(Closed) Going to a wedding as my boy's +1!

posted 4 years ago in Relationships
Post # 3
Member
2379 posts
Buzzing bee
  • Wedding: June 2014

A nice summer dress should be fine, I’d personally bring a cardigan in case it gets chilly though.  Nothing too tight or too short and you’ll be good to go.  I’d probably wear flats if it’s going to be in a field. 

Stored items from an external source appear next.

**src/b64e_pkg.sv**
```systemverilog
// Shared types, character constants and the symbol-to-character function of the Base64 encoder.
package b64e_pkg;

	localparam int unsigned CHAR_W = 7;
	localparam int unsigned SYM_W = 6;
	localparam int unsigned MAX_CHARS = 4;
	localparam int unsigned CNT_W = 3;

	localparam logic [CHAR_W-1:0] CH_UPPER_A = 7'h41;
	localparam logic [CHAR_W-1:0] CH_LOWER_A = 7'h61;
	localparam logic [CHAR_W-1:0] CH_DIGIT_0 = 7'h30;
	localparam logic [CHAR_W-1:0] CH_PLUS = 7'h2B;
	localparam logic [CHAR_W-1:0] CH_SLASH = 7'h2F;
	localparam logic [CHAR_W-1:0] CH_EQUALS = 7'h3D;
	localparam logic [CHAR_W-1:0] CH_STAR = 7'h2A;
	localparam logic [CHAR_W-1:0] CH_DASH = 7'h2D;
	localparam logic [CHAR_W-1:0] CH_UNDERSCORE = 7'h5F;

	localparam logic [1:0] PHASE_FIRST = 2'd0;
	localparam logic [1:0] PHASE_SECOND = 2'd1;
	localparam logic [1:0] PHASE_THIRD = 2'd2;

	typedef logic [CHAR_W-1:0] char_t;

	typedef struct packed {
		char_t [MAX_CHARS-1:0] chars;
		logic [CNT_W-1:0]      count;
		logic                  last;
	} group_out_t;

	function automatic char_t sym_to_char(input logic [SYM_W-1:0] sym, input logic variant);
		char_t ch;
		ch = '0;
		priority if (sym < 6'd26) begin
			ch = CH_UPPER_A + {1'b0, sym};
		end else if (sym < 6'd52) begin
			ch = CH_LOWER_A + {1'b0, sym - 6'd26};
		end else if (sym < 6'd62) begin
			ch = CH_DIGIT_0 + {1'b0, sym - 6'd52};
		end else if (sym == 6'd62) begin
			ch = variant ? CH_STAR : CH_PLUS;
		end else begin
			ch = variant ? CH_DASH : CH_SLASH;
		end
		return ch;
	endfunction

	function automatic char_t pad_char(input logic variant);
		return variant ? CH_UNDERSCORE : CH_EQUALS;
	endfunction

endpackage

```
**src/base64_stream_encoder_top.sv**
```systemverilog
// Top level of the Base64 stream encoder: group state, character buffer and output register.
// A byte's characters pass through the character buffer and then the output register.
// The single output register gives one character per cycle while out_stall is low; a new byte
// is accepted only when the character buffer is empty or is popping its last character.
// Reset (arst_n low) clears the group position, leftover bits, buffer count, output valid and variant.
module base64_stream_encoder_top (
	input  logic        clk,
	input  logic        arst_n,
	input  logic        cfg_wr_en,
	input  logic        cfg_wr_data,
	input  logic        in_valid,
	output logic        in_stall,
	input  logic [7:0]  data_byte,
	input  logic        last_byte,
	output logic        out_valid,
	input  logic        out_stall,
	output logic [6:0]  out_char,
	output logic        last_char
);
	import b64e_pkg::*;

	logic                  variant_q;
	logic [1:0]            phase_q;
	logic [3:0]            carry_q;
	char_t [MAX_CHARS-1:0] buf_chars_s1;
	logic [CNT_W-1:0]      buf_cnt_q;
	logic                  buf_last_q;
	logic                  out_valid_q;
	char_t                 out_char_s2;
	logic                  out_last_s2;

	group_out_t            grp;
	logic [1:0]            next_phase;
	logic [3:0]            next_carry;
	logic                  pop;
	logic                  accept;

	b64e_split u_split (
		.data_byte  (data_byte),
		.last_byte  (last_byte),
		.phase      (phase_q),
		.carry      (carry_q),
		.variant    (variant_q),
		.result     (grp),
		.next_phase (next_phase),
		.next_carry (next_carry)
	);

	assign pop = (buf_cnt_q != '0) && (!out_valid_q || !out_stall);
	assign in_stall = !((buf_cnt_q == '0) || ((buf_cnt_q == CNT_W'(1)) && pop));
	assign accept = in_valid && !in_stall;

	always_ff @(posedge clk or negedge arst_n) begin
		if (!arst_n) begin
			variant_q <= 1'b0;
		end else if (cfg_wr_en) begin
			variant_q <= cfg_wr_data;
		end
	end

	always_ff @(posedge clk or negedge arst_n) begin
		if (!arst_n) begin
			phase_q <= PHASE_FIRST;
			carry_q <= '0;
		end else if (accept) begin
			phase_q <= next_phase;
			carry_q <= next_carry;
		end
	end

	always_ff @(posedge clk or negedge arst_n) begin
		if (!arst_n) begin
			buf_cnt_q <= '0;
		end else if (accept) begin
			buf_cnt_q <= grp.count;
		end else if (pop) begin
			buf_cnt_q <= buf_cnt_q - CNT_W'(1);
		end
	end

	always_ff @(posedge clk) begin
		if (accept) begin
			buf_chars_s1 <= grp.chars;
			buf_last_q <= grp.last;
		end else if (pop) begin
			buf_chars_s1 <= {CHAR_W'(0), buf_chars_s1[MAX_CHARS-1:1]};
		end
	end

	always_ff @(posedge clk or negedge arst_n) begin
		if (!arst_n) begin
			out_valid_q <= 1'b0;
		end else if (pop) begin
			out_valid_q <= 1'b1;
		end else if (!out_stall) begin
			out_valid_q <= 1'b0;
		end
	end

	always_ff @(posedge clk) begin
		if (pop) begin
			out_char_s2 <= buf_chars_s1[0];
			out_last_s2 <= buf_last_q && (buf_cnt_q == CNT_W'(1));
		end
	end

	assign out_valid = out_valid_q;
	assign out_char = out_char_s2;
	assign last_char = out_last_s2;

endmodule

```
**src/b64e_split.sv**
```systemverilog
// Splits one byte into Base64 characters from the group position and the leftover bits.
module b64e_split (
	input  logic [7:0]              data_byte,
	input  logic                    last_byte,
	input  logic [1:0]              phase,
	input  logic [3:0]              carry,
	input  logic                    variant,
	output b64e_pkg::group_out_t    result,
	output logic [1:0]              next_phase,
	output logic [3:0]              next_carry
);
	import b64e_pkg::*;

	always_comb begin
		result = '0;
		result.last = last_byte;
		next_phase = PHASE_FIRST;
		next_carry = '0;
		unique case (phase)
			PHASE_SECOND: begin
				result.chars[0] = sym_to_char({carry[1:0], data_byte[7:4]}, variant);
				result.count = 3'd1;
				next_carry = data_byte[3:0];
				next_phase = PHASE_THIRD;
				if (last_byte) begin
					result.chars[1] = sym_to_char({data_byte[3:0], 2'b00}, variant);
					result.chars[2] = pad_char(variant);
					result.count = 3'd3;
				end
			end
			PHASE_THIRD: begin
				result.chars[0] = sym_to_char({carry, data_byte[7:6]}, variant);
				result.chars[1] = sym_to_char(data_byte[5:0], variant);
				result.count = 3'd2;
			end
			default: begin
				result.chars[0] = sym_to_char(data_byte[7:2], variant);
				result.count = 3'd1;
				next_carry = {2'b00, data_byte[1:0]};
				next_phase = PHASE_SECOND;
				if (last_byte) begin
					result.chars[1] = sym_to_char({data_byte[1:0], 4'b0000}, variant);
					result.chars[2] = pad_char(variant);
					result.chars[3] = pad_char(variant);
					result.count = 3'd4;
				end
			end
		endcase
		if (last_byte) begin
			next_phase = PHASE_FIRST;
			next_carry = '0;
		end
	end

endmodule
```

Don’t stress too much, just be social and be nice 🙂  It’s a good way to meet his friends, and see what they’re like.  You’ll be left to your own devices for dinner, but for the dancing and all that, you’ll be with him.

Post # 5
Member
338 posts
Helper bee
  • Wedding: September 2013

I think it’ll be semi awkward, but just because it’s in the newish stage and I’m assuming you don’t know many people, but I would expect it to only be like that at first and then you’ll settle in. I would think it’s a decently good sign that he’s asked you to be his date, so I’d take that as a good sign, but I wouldn’t pay too much attention to how he introduces you. If he says “this is my girlfriend” be happy, if he says “this is my friend” I wouldn’t worry since the label has yet to be established. If you get along well with his friends then that bodes well for the future, so make the most of it and don’t overthink it 🙂

Post # 7
Member
1847 posts
Buzzing bee
  • Wedding: June 2013

@sweetgirl1234:  You’ll be left to your own devices for the day leading up to the wedding and during pictures. Maybe you can mingle during cocktail hour, or if your not comfortable you could probably take off after the ceremony and come back for dinner. Personally I’d stay and socialize during cocktail hour (presuming there is one). 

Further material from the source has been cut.